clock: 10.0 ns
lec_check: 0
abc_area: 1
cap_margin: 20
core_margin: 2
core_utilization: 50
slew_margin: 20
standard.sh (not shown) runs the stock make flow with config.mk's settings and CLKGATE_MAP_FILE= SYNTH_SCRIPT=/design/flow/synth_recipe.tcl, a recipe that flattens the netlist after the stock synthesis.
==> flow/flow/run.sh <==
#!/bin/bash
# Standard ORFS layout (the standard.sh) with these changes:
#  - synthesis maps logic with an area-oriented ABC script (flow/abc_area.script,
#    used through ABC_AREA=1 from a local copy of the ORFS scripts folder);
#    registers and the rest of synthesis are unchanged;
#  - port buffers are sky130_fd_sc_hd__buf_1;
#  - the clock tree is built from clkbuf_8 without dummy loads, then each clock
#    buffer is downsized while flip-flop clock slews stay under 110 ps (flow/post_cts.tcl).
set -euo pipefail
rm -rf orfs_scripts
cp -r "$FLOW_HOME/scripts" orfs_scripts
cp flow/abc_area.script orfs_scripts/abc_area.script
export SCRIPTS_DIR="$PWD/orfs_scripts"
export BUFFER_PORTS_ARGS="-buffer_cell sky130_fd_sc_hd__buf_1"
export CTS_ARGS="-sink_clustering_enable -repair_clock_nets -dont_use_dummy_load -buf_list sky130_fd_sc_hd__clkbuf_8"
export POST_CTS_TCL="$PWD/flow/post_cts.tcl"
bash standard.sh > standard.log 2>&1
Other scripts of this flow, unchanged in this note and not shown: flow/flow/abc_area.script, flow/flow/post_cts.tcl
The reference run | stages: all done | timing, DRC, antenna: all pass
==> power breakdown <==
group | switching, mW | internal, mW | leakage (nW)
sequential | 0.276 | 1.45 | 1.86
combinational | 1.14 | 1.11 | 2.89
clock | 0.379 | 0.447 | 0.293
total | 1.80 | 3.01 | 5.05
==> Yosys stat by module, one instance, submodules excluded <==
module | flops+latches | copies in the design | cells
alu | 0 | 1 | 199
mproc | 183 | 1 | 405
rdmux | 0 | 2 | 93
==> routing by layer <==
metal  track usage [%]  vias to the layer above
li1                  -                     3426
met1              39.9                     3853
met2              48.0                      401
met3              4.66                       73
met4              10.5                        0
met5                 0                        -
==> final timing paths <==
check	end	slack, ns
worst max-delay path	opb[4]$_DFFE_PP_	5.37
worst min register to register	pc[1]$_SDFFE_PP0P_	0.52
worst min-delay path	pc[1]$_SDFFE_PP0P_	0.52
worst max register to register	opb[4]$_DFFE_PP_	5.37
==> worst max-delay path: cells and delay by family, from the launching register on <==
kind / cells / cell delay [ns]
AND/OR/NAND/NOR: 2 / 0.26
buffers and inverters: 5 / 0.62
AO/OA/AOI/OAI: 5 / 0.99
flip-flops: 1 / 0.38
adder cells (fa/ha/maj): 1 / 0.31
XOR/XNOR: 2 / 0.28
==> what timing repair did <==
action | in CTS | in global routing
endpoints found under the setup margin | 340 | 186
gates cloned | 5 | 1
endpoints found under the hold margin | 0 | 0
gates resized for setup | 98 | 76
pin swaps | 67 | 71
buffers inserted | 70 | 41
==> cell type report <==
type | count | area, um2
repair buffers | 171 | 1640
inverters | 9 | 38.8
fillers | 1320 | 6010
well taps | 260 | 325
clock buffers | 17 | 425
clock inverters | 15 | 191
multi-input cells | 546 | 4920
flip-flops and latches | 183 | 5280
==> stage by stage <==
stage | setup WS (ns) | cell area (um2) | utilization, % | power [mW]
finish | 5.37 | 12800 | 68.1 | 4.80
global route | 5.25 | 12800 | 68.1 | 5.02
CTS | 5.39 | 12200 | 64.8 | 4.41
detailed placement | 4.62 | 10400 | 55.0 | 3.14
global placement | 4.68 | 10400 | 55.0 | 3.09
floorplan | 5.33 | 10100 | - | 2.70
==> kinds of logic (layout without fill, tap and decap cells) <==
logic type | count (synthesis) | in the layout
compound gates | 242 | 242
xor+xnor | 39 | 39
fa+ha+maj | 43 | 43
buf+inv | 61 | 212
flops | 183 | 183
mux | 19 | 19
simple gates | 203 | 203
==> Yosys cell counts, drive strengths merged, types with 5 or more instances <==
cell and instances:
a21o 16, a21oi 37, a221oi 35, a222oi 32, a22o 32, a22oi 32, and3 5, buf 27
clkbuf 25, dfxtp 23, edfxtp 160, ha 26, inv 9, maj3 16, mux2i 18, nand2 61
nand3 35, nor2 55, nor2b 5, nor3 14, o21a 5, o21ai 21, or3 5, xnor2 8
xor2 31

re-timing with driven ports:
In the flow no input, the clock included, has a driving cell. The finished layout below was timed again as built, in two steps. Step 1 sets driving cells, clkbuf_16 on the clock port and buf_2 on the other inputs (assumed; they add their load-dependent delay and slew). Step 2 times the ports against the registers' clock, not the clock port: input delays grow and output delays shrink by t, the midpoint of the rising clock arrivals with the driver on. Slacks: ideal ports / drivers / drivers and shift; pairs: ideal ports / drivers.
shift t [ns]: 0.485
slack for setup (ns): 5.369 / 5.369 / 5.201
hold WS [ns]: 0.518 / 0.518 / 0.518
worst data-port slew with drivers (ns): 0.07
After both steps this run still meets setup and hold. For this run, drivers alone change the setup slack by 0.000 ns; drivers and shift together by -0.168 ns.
Source: an optimization exercise on an open RTL-to-GDS flow (aim: small area). Production flows keep margins and buffers that such runs may drop.
At most, simulation tests tie the RTL to the original design; equivalence was not proved.
Power and IR drop assume default switching activity.

==> build 5: inputs <==
Design vending_machine, start of the top module:
module vending_machine(pclk,prst,pvalid,pready,paddr,pwdata,prdata,wr_rd,coin,coin_valid,num_of_tea_reqd,num_of_milk_reqd,num_of_coffee_reqd,num_of_tea_served,num_of_coffee_served,num_of_milk_served,machine_ready);
Settings: LEC_CHECK=0, CAP_MARGIN=5, CORE_MARGIN=2, CORE_UTILIZATION=50, GPL_TIMING_DRIVEN=0, SLEW_MARGIN=5, SYNTH_HIERARCHICAL=1; clock period 12.0 ns.
standard.sh (not shown) runs the stock make flow with config.mk's settings and CLKGATE_MAP_FILE= SYNTH_SCRIPT=/design/flow/synth_recipe.tcl, a recipe that flattens the netlist after the stock synthesis.
==> flow/flow/run.sh <==
#!/bin/bash
# Own layout flow: the standard synthesis, every logic cell set to its smallest
# drive strength (the flow's timing repair sizes up what needs it), port buffers
# of the smallest buffer then the
# standard layout steps.
set -euo pipefail
bash standard.sh synth > synth.log 2>&1
R=orfs/results/$FLOW_PLATFORM/vending_machine/base
openroad -no_init -exit -threads "${NUM_CORES:-4}" \
  -log downsize.log flow/downsize.tcl > downsize.out 2>&1
bash standard.sh "BUFFER_PORTS_ARGS=-buffer_cell sky130_fd_sc_hd__buf_1" \
  "CTS_ARGS=-sink_clustering_enable -repair_clock_nets -dont_use_dummy_load -buf_list {sky130_fd_sc_hd__clkbuf_4 sky130_fd_sc_hd__clkbuf_8} -sink_clustering_size 12 -sink_clustering_max_diameter 60" \
  finish > layout.log 2>&1
==> flow/flow/downsize.tcl <==
# Swap each combinational cell of the synthesized netlist to the smallest-area
# cell of the same family (same name but the drive-strength suffix).
set res orfs/results/$::env(FLOW_PLATFORM)/vending_machine/base
read_db $res/1_synth.odb
set db [ord::get_db]
set lib_masters {}
foreach lib [$db getLibs] {
  foreach m [$lib getMasters] {
    set n [$m getName]
    if {[regexp {^(.*)_([0-9]+)$} $n -> base drive]} {
      dict lappend lib_masters $base $m
    }
  }
}
set dont_use {}
if {[info exists ::env(DONT_USE_CELLS)]} { set dont_use [split $::env(DONT_USE_CELLS)] }
set swapped 0
foreach inst [[[$db getChip] getBlock] getInsts] {
  set m [$inst getMaster]
  set n [$m getName]
  if {![regexp {^(.*)_([0-9]+)$} $n -> base drive]} { continue }
  if {[regexp {df|dl|sdf|edf|conb|tap|fill|decap|clk} $base]} { continue }
  set best $m
  set ba [expr {[$m getWidth] * [$m getHeight]}]
  foreach c [dict get $lib_masters $base] {
    if {[lsearch -exact $dont_use [$c getName]] >= 0} { continue }
    set a [expr {[$c getWidth] * [$c getHeight]}]
    if {$a < $ba} { set best $c; set ba $a }
  }
  if {$best ne $m} {
    $inst swapMaster $best
    incr swapped
  }
}
puts "downsized $swapped instances"
write_db $res/1_synth.odb
==> inputs of trial 45, as changes to build 5 <==
--- a/flow/design.v
+++ b/flow/design.v
@@ -55,13 +55,13 @@
 wire [31:0] c;
 wire cc10, cc22;
 wire [22:10] pre;
 wire [22:0] low;
 wire [31:0] credit_d;
 wire [32:22] O, Z;
-wire tkp, kpp, up, dn, updn;
+wire tkp, kpp, up, dn;
 wire sv;
 wire [11:0] served_d;
   wire n1, n2;
   g_ha u3 (.a(credit[0]), .b(cv[0]), .s(n1), .co(n2));
   assign c[0] = n1;
   wire n4, n5;
@@ -991,80 +991,99 @@
   g_and2 u1002 (.a(O[31]), .b(credit[31]), .y(n1001));
   assign O[32] = n1001;
   wire n1003;
   g_nor2b u1004 (.a(credit[31]), .bn(Z[31]), .y(n1003));
   assign Z[32] = n1003;
   wire n1005;
-  g_a21oi u1006 (.a1(prst), .a2(credit[22]), .b1(updn), .y(n1005));
+  g_nor2 u1006 (.a(up), .b(dn), .y(n1005));
   wire n1007;
-  g_xnor2 u1008 (.a(credit[22]), .b(n1005), .y(n1007));
-  assign credit_d[22] = n1007;
+  g_xor2 u1008 (.a(credit[22]), .b(n1005), .y(n1007));
   wire n1009;
-  g_a222oi u1010 (.a1(up), .a2(O[23]), .b1(dn), .b2(Z[23]), .c1(prst), .c2(credit[23]), .y(n1009));
+  g_nor2 u1010 (.a(prst), .b(n1007), .y(n1009));
+  assign credit_d[22] = n1009;
   wire n1011;
-  g_xnor2 u1012 (.a(credit[23]), .b(n1009), .y(n1011));
-  assign credit_d[23] = n1011;
+  g_a22oi u1012 (.a1(up), .a2(O[23]), .b1(dn), .b2(Z[23]), .y(n1011));
   wire n1013;
-  g_a222oi u1014 (.a1(up), .a2(O[24]), .b1(dn), .b2(Z[24]), .c1(prst), .c2(credit[24]), .y(n1013));
+  g_xor2 u1014 (.a(credit[23]), .b(n1011), .y(n1013));
   wire n1015;
-  g_xnor2 u1016 (.a(credit[24]), .b(n1013), .y(n1015));
-  assign credit_d[24] = n1015;
+  g_nor2 u1016 (.a(prst), .b(n1013), .y(n1015));
+  assign credit_d[23] = n1015;
   wire n1017;
-  g_a222oi u1018 (.a1(up), .a2(O[25]), .b1(dn), .b2(Z[25]), .c1(prst), .c2(credit[25]), .y(n1017));
+  g_a22oi u1018 (.a1(up), .a2(O[24]), .b1(dn), .b2(Z[24]), .y(n1017));
   wire n1019;
-  g_xnor2 u1020 (.a(credit[25]), .b(n1017), .y(n1019));
-  assign credit_d[25] = n1019;
+  g_xor2 u1020 (.a(credit[24]), .b(n1017), .y(n1019));
   wire n1021;
-  g_a222oi u1022 (.a1(up), .a2(O[26]), .b1(dn), .b2(Z[26]), .c1(prst), .c2(credit[26]), .y(n1021));
+  g_nor2 u1022 (.a(prst), .b(n1019), .y(n1021));
+  assign credit_d[24] = n1021;
   wire n1023;
-  g_xnor2 u1024 (.a(credit[26]), .b(n1021), .y(n1023));
-  assign credit_d[26] = n1023;
+  g_a22oi u1024 (.a1(up), .a2(O[25]), .b1(dn), .b2(Z[25]), .y(n1023));
   wire n1025;
-  g_a222oi u1026 (.a1(up), .a2(O[27]), .b1(dn), .b2(Z[27]), .c1(prst), .c2(credit[27]), .y(n1025));
+  g_xor2 u1026 (.a(credit[25]), .b(n1023), .y(n1025));
   wire n1027;
-  g_xnor2 u1028 (.a(credit[27]), .b(n1025), .y(n1027));
-  assign credit_d[27] = n1027;
+  g_nor2 u1028 (.a(prst), .b(n1025), .y(n1027));
+  assign credit_d[25] = n1027;
   wire n1029;
-  g_a222oi u1030 (.a1(up), .a2(O[28]), .b1(dn), .b2(Z[28]), .c1(prst), .c2(credit[28]), .y(n1029));
+  g_a22oi u1030 (.a1(up), .a2(O[26]), .b1(dn), .b2(Z[26]), .y(n1029));
   wire n1031;
-  g_xnor2 u1032 (.a(credit[28]), .b(n1029), .y(n1031));
-  assign credit_d[28] = n1031;
+  g_xor2 u1032 (.a(credit[26]), .b(n1029), .y(n1031));
   wire n1033;
-  g_a222oi u1034 (.a1(up), .a2(O[29]), .b1(dn), .b2(Z[29]), .c1(prst), .c2(credit[29]), .y(n1033));
+  g_nor2 u1034 (.a(prst), .b(n1031), .y(n1033));
+  assign credit_d[26] = n1033;
   wire n1035;
-  g_xnor2 u1036 (.a(credit[29]), .b(n1033), .y(n1035));
-  assign credit_d[29] = n1035;
+  g_a22oi u1036 (.a1(up), .a2(O[27]), .b1(dn), .b2(Z[27]), .y(n1035));
   wire n1037;
-  g_a222oi u1038 (.a1(up), .a2(O[30]), .b1(dn), .b2(Z[30]), .c1(prst), .c2(credit[30]), .y(n1037));
+  g_xor2 u1038 (.a(credit[27]), .b(n1035), .y(n1037));
   wire n1039;
-  g_xnor2 u1040 (.a(credit[30]), .b(n1037), .y(n1039));
-  assign credit_d[30] = n1039;
+  g_nor2 u1040 (.a(prst), .b(n1037), .y(n1039));
+  assign credit_d[27] = n1039;
   wire n1041;
-  g_a222oi u1042 (.a1(up), .a2(O[31]), .b1(dn), .b2(Z[31]), .c1(prst), .c2(credit[31]), .y(n1041));
+  g_a22oi u1042 (.a1(up), .a2(O[28]), .b1(dn), .b2(Z[28]), .y(n1041));
   wire n1043;
-  g_xnor2 u1044 (.a(credit[31]), .b(n1041), .y(n1043));
-  assign credit_d[31] = n1043;
+  g_xor2 u1044 (.a(credit[28]), .b(n1041), .y(n1043));
+  wire n1045;
+  g_nor2 u1046 (.a(prst), .b(n1043), .y(n1045));
+  assign credit_d[28] = n1045;
+  wire n1047;
+  g_a22oi u1048 (.a1(up), .a2(O[29]), .b1(dn), .b2(Z[29]), .y(n1047));
+  wire n1049;
+  g_xor2 u1050 (.a(credit[29]), .b(n1047), .y(n1049));
+  wire n1051;
+  g_nor2 u1052 (.a(prst), .b(n1049), .y(n1051));
+  assign credit_d[29] = n1051;
+  wire n1053;
+  g_a22oi u1054 (.a1(up), .a2(O[30]), .b1(dn), .b2(Z[30]), .y(n1053));
+  wire n1055;
+  g_xor2 u1056 (.a(credit[30]), .b(n1053), .y(n1055));
+  wire n1057;
+  g_nor2 u1058 (.a(prst), .b(n1055), .y(n1057));
+  assign credit_d[30] = n1057;
+  wire n1059;
+  g_a22oi u1060 (.a1(up), .a2(O[31]), .b1(dn), .b2(Z[31]), .y(n1059));
+  wire n1061;
+  g_xor2 u1062 (.a(credit[31]), .b(n1059), .y(n1061));
+  wire n1063;
+  g_nor2 u1064 (.a(prst), .b(n1061), .y(n1063));
+  assign credit_d[31] = n1063;
 wire c31 = credit[31] ^ (cc22 & O[31]);
 wire chi_zero = cc22 ? O[32] : Z[32];
 wire ok = coin_valid & ~c31;
 wire serve = ~c31 & (low[22] | ~chi_zero);
 wire take = ok & (low[22] | ~chi_zero);
 wire bw = ok & ~chi_zero & ~low[22];
-assign up = ~prst & cc22 & ~bw;
-assign dn = ~prst & bw & ~cc22;
-assign updn = up | dn;
+assign up = cc22 & ~bw;
+assign dn = bw & ~cc22;
 assign sv = serve & ~prst;
 assign tkp = ~prst & ok & (low[22] | ~chi_zero);
 assign kpp = ~prst & ~(ok & (low[22] | ~chi_zero));
 always @(posedge pclk) begin
 	credit <= credit_d;
-	machine_ready <= ~prst & (machine_ready | coin_valid);
 	if (prst | coin_valid) begin
 		num_of_tea_served <= served_d[3:0];
 		num_of_coffee_served <= served_d[7:4];
 		num_of_milk_served <= served_d[11:8];
+		machine_ready <= ~prst;
 	end
 end
 endmodule
 module g_fa(a, b, ci, s, co);
 input a, b, ci;
 output s, co;
- CORE_UTILIZATION: 50 -> 70
==> inputs of build 73, as changes to build 5 <==
--- a/flow/design.v
+++ b/flow/design.v
@@ -55,13 +55,13 @@
 wire [31:0] c;
 wire cc10, cc22;
 wire [22:10] pre;
 wire [22:0] low;
 wire [31:0] credit_d;
 wire [32:22] O, Z;
-wire tkp, kpp, up, dn, updn;
+wire tkp, kpp, up, dn;
 wire sv;
 wire [11:0] served_d;
   wire n1, n2;
   g_ha u3 (.a(credit[0]), .b(cv[0]), .s(n1), .co(n2));
   assign c[0] = n1;
   wire n4, n5;
@@ -991,80 +991,99 @@
   g_and2 u1002 (.a(O[31]), .b(credit[31]), .y(n1001));
   assign O[32] = n1001;
   wire n1003;
   g_nor2b u1004 (.a(credit[31]), .bn(Z[31]), .y(n1003));
   assign Z[32] = n1003;
   wire n1005;
-  g_a21oi u1006 (.a1(prst), .a2(credit[22]), .b1(updn), .y(n1005));
+  g_nor2 u1006 (.a(up), .b(dn), .y(n1005));
   wire n1007;
-  g_xnor2 u1008 (.a(credit[22]), .b(n1005), .y(n1007));
-  assign credit_d[22] = n1007;
+  g_xor2 u1008 (.a(credit[22]), .b(n1005), .y(n1007));
   wire n1009;
-  g_a222oi u1010 (.a1(up), .a2(O[23]), .b1(dn), .b2(Z[23]), .c1(prst), .c2(credit[23]), .y(n1009));
+  g_nor2 u1010 (.a(prst), .b(n1007), .y(n1009));
+  assign credit_d[22] = n1009;
   wire n1011;
-  g_xnor2 u1012 (.a(credit[23]), .b(n1009), .y(n1011));
-  assign credit_d[23] = n1011;
+  g_a22oi u1012 (.a1(up), .a2(O[23]), .b1(dn), .b2(Z[23]), .y(n1011));
   wire n1013;
-  g_a222oi u1014 (.a1(up), .a2(O[24]), .b1(dn), .b2(Z[24]), .c1(prst), .c2(credit[24]), .y(n1013));
+  g_xor2 u1014 (.a(credit[23]), .b(n1011), .y(n1013));
   wire n1015;
-  g_xnor2 u1016 (.a(credit[24]), .b(n1013), .y(n1015));
-  assign credit_d[24] = n1015;
+  g_nor2 u1016 (.a(prst), .b(n1013), .y(n1015));
+  assign credit_d[23] = n1015;
   wire n1017;
-  g_a222oi u1018 (.a1(up), .a2(O[25]), .b1(dn), .b2(Z[25]), .c1(prst), .c2(credit[25]), .y(n1017));
+  g_a22oi u1018 (.a1(up), .a2(O[24]), .b1(dn), .b2(Z[24]), .y(n1017));
   wire n1019;
-  g_xnor2 u1020 (.a(credit[25]), .b(n1017), .y(n1019));
-  assign credit_d[25] = n1019;
+  g_xor2 u1020 (.a(credit[24]), .b(n1017), .y(n1019));
   wire n1021;
-  g_a222oi u1022 (.a1(up), .a2(O[26]), .b1(dn), .b2(Z[26]), .c1(prst), .c2(credit[26]), .y(n1021));
+  g_nor2 u1022 (.a(prst), .b(n1019), .y(n1021));
+  assign credit_d[24] = n1021;
   wire n1023;
-  g_xnor2 u1024 (.a(credit[26]), .b(n1021), .y(n1023));
-  assign credit_d[26] = n1023;
+  g_a22oi u1024 (.a1(up), .a2(O[25]), .b1(dn), .b2(Z[25]), .y(n1023));
   wire n1025;
-  g_a222oi u1026 (.a1(up), .a2(O[27]), .b1(dn), .b2(Z[27]), .c1(prst), .c2(credit[27]), .y(n1025));
+  g_xor2 u1026 (.a(credit[25]), .b(n1023), .y(n1025));
   wire n1027;
-  g_xnor2 u1028 (.a(credit[27]), .b(n1025), .y(n1027));
-  assign credit_d[27] = n1027;
+  g_nor2 u1028 (.a(prst), .b(n1025), .y(n1027));
+  assign credit_d[25] = n1027;
   wire n1029;
-  g_a222oi u1030 (.a1(up), .a2(O[28]), .b1(dn), .b2(Z[28]), .c1(prst), .c2(credit[28]), .y(n1029));
+  g_a22oi u1030 (.a1(up), .a2(O[26]), .b1(dn), .b2(Z[26]), .y(n1029));
   wire n1031;
-  g_xnor2 u1032 (.a(credit[28]), .b(n1029), .y(n1031));
-  assign credit_d[28] = n1031;
+  g_xor2 u1032 (.a(credit[26]), .b(n1029), .y(n1031));
   wire n1033;
-  g_a222oi u1034 (.a1(up), .a2(O[29]), .b1(dn), .b2(Z[29]), .c1(prst), .c2(credit[29]), .y(n1033));
+  g_nor2 u1034 (.a(prst), .b(n1031), .y(n1033));
+  assign credit_d[26] = n1033;
   wire n1035;
-  g_xnor2 u1036 (.a(credit[29]), .b(n1033), .y(n1035));
-  assign credit_d[29] = n1035;
+  g_a22oi u1036 (.a1(up), .a2(O[27]), .b1(dn), .b2(Z[27]), .y(n1035));
   wire n1037;
-  g_a222oi u1038 (.a1(up), .a2(O[30]), .b1(dn), .b2(Z[30]), .c1(prst), .c2(credit[30]), .y(n1037));
+  g_xor2 u1038 (.a(credit[27]), .b(n1035), .y(n1037));
   wire n1039;
-  g_xnor2 u1040 (.a(credit[30]), .b(n1037), .y(n1039));
-  assign credit_d[30] = n1039;
+  g_nor2 u1040 (.a(prst), .b(n1037), .y(n1039));
+  assign credit_d[27] = n1039;
   wire n1041;
-  g_a222oi u1042 (.a1(up), .a2(O[31]), .b1(dn), .b2(Z[31]), .c1(prst), .c2(credit[31]), .y(n1041));
+  g_a22oi u1042 (.a1(up), .a2(O[28]), .b1(dn), .b2(Z[28]), .y(n1041));
   wire n1043;
-  g_xnor2 u1044 (.a(credit[31]), .b(n1041), .y(n1043));
-  assign credit_d[31] = n1043;
+  g_xor2 u1044 (.a(credit[28]), .b(n1041), .y(n1043));
+  wire n1045;
+  g_nor2 u1046 (.a(prst), .b(n1043), .y(n1045));
+  assign credit_d[28] = n1045;
+  wire n1047;
+  g_a22oi u1048 (.a1(up), .a2(O[29]), .b1(dn), .b2(Z[29]), .y(n1047));
+  wire n1049;
+  g_xor2 u1050 (.a(credit[29]), .b(n1047), .y(n1049));
+  wire n1051;
+  g_nor2 u1052 (.a(prst), .b(n1049), .y(n1051));
+  assign credit_d[29] = n1051;
+  wire n1053;
+  g_a22oi u1054 (.a1(up), .a2(O[30]), .b1(dn), .b2(Z[30]), .y(n1053));
+  wire n1055;
+  g_xor2 u1056 (.a(credit[30]), .b(n1053), .y(n1055));
+  wire n1057;
+  g_nor2 u1058 (.a(prst), .b(n1055), .y(n1057));
+  assign credit_d[30] = n1057;
+  wire n1059;
+  g_a22oi u1060 (.a1(up), .a2(O[31]), .b1(dn), .b2(Z[31]), .y(n1059));
+  wire n1061;
+  g_xor2 u1062 (.a(credit[31]), .b(n1059), .y(n1061));
+  wire n1063;
+  g_nor2 u1064 (.a(prst), .b(n1061), .y(n1063));
+  assign credit_d[31] = n1063;
 wire c31 = credit[31] ^ (cc22 & O[31]);
 wire chi_zero = cc22 ? O[32] : Z[32];
 wire ok = coin_valid & ~c31;
 wire serve = ~c31 & (low[22] | ~chi_zero);
 wire take = ok & (low[22] | ~chi_zero);
 wire bw = ok & ~chi_zero & ~low[22];
-assign up = ~prst & cc22 & ~bw;
-assign dn = ~prst & bw & ~cc22;
-assign updn = up | dn;
+assign up = cc22 & ~bw;
+assign dn = bw & ~cc22;
 assign sv = serve & ~prst;
 assign tkp = ~prst & ok & (low[22] | ~chi_zero);
 assign kpp = ~prst & ~(ok & (low[22] | ~chi_zero));
 always @(posedge pclk) begin
 	credit <= credit_d;
-	machine_ready <= ~prst & (machine_ready | coin_valid);
 	if (prst | coin_valid) begin
 		num_of_tea_served <= served_d[3:0];
 		num_of_coffee_served <= served_d[7:4];
 		num_of_milk_served <= served_d[11:8];
+		machine_ready <= ~prst;
 	end
 end
 endmodule
 module g_fa(a, b, ci, s, co);
 input a, b, ci;
 output s, co;
- CORE_UTILIZATION: 50 -> 62
==> inputs of trial 76, as changes to build 5 <==
- CORE_UTILIZATION: 50 -> 62
==> qor summary <==
|  | build 5 | trial 76 | trial 45 | build 73 |
|---|---|---|---|---|
| Status | timing/DRC/antenna clean | timing/DRC/antenna clean | timing/DRC/antenna clean | timing/DRC/antenna clean |
| Slew at the pin closest to its max-slew limit | 1.19 ns | 1.17 ns | 1.22 ns | 1.24 ns |
| Power consumed by the clock network | 180 uW | 173 uW | 175 uW | 175 uW |
| Largest clock skew in the final design | 0.0235 ns | 0.0439 ns | 0.0306 ns | 0.0319 ns |
| Total placed instance area | 0.00916 sq mm | 0.00911 sq mm | 0.00905 sq mm | 0.00909 sq mm |
| Clock latency at the later pin of the worst-skew pair | 0.39 ns | 0.40 ns | 0.38 ns | 0.38 ns |
| Total of fill cells in the finished design | 1400 | 967 | 747 | 976 |
| Launch point of the critical path | milk_cost[1]$_DFFE_PP_ | milk_cost[1]$_DFFE_PP_ | coffee_cost[1]$_DFFE_PP_ | milk_cost[1]$_DFFE_PP_ |
| Via total after detailed routing | 5978 | 6110 | 6237 | 6072 |
| Power density over the cells | 284 mW/mm^2 | 293 mW/mm^2 | 285 mW/mm^2 | 277 mW/mm^2 |
| Non-clk bufs | 89 | 90 | 86 | 89 |
| R2R Setup Slk | 0.44 ns | 0.34 ns | 0.39 ns | 0.39 ns |
| Number of global-route vias before repair | 6094 | 6052 | 6094 | 5991 |
| Register fraction of the total cell area | 28.7% | 28.9% | 29.3% | 29.2% |
For build 5 and trial 76, only the layout was checked, not whether the RTL still works.

## afterwards: timing with drivers on the ports
No port has a modelled driver above. Below, the same layouts with a new extraction and two added sets of constraints. Step 1, drivers: a clkbuf_16 drives pclk and a buf_2 each remaining input, both assumed. Step 2 also shifts input and output timing later by t, the mid clock arrival at the registers, as if the neighbouring blocks saw the same clock. a / b / c = ideal ports / drivers / drivers and shift; a / b = the first two.
run	shift t [ns]	setup WS [ns]	hold WS [ns]
build 5	0.411	0.436 / 0.436 / 0.069	0.473 / 0.473 / 0.473
trial 45	0.403	0.390 / 0.390 / 0.047	0.555 / 0.555 / 0.555
build 73	0.405	0.391 / 0.391 / 0.045	0.549 / 0.549 / 0.549
trial 76	0.412	0.338 / 0.338 / -0.006	0.482 / 0.482 / 0.482
Met with ideal ports but missed after step 2: setup timing in trial 76. The setup slack of build 5, which loses most, moves by 0.000 ns with the drivers and by -0.367 ns with both steps.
------------------------------------
▸ **What is required**
Could you find each line in the entries that contains the string "layer" and copy it?

▸ **Written answer**
==> routing by layer <==
metal  track usage [%]  vias to the layer above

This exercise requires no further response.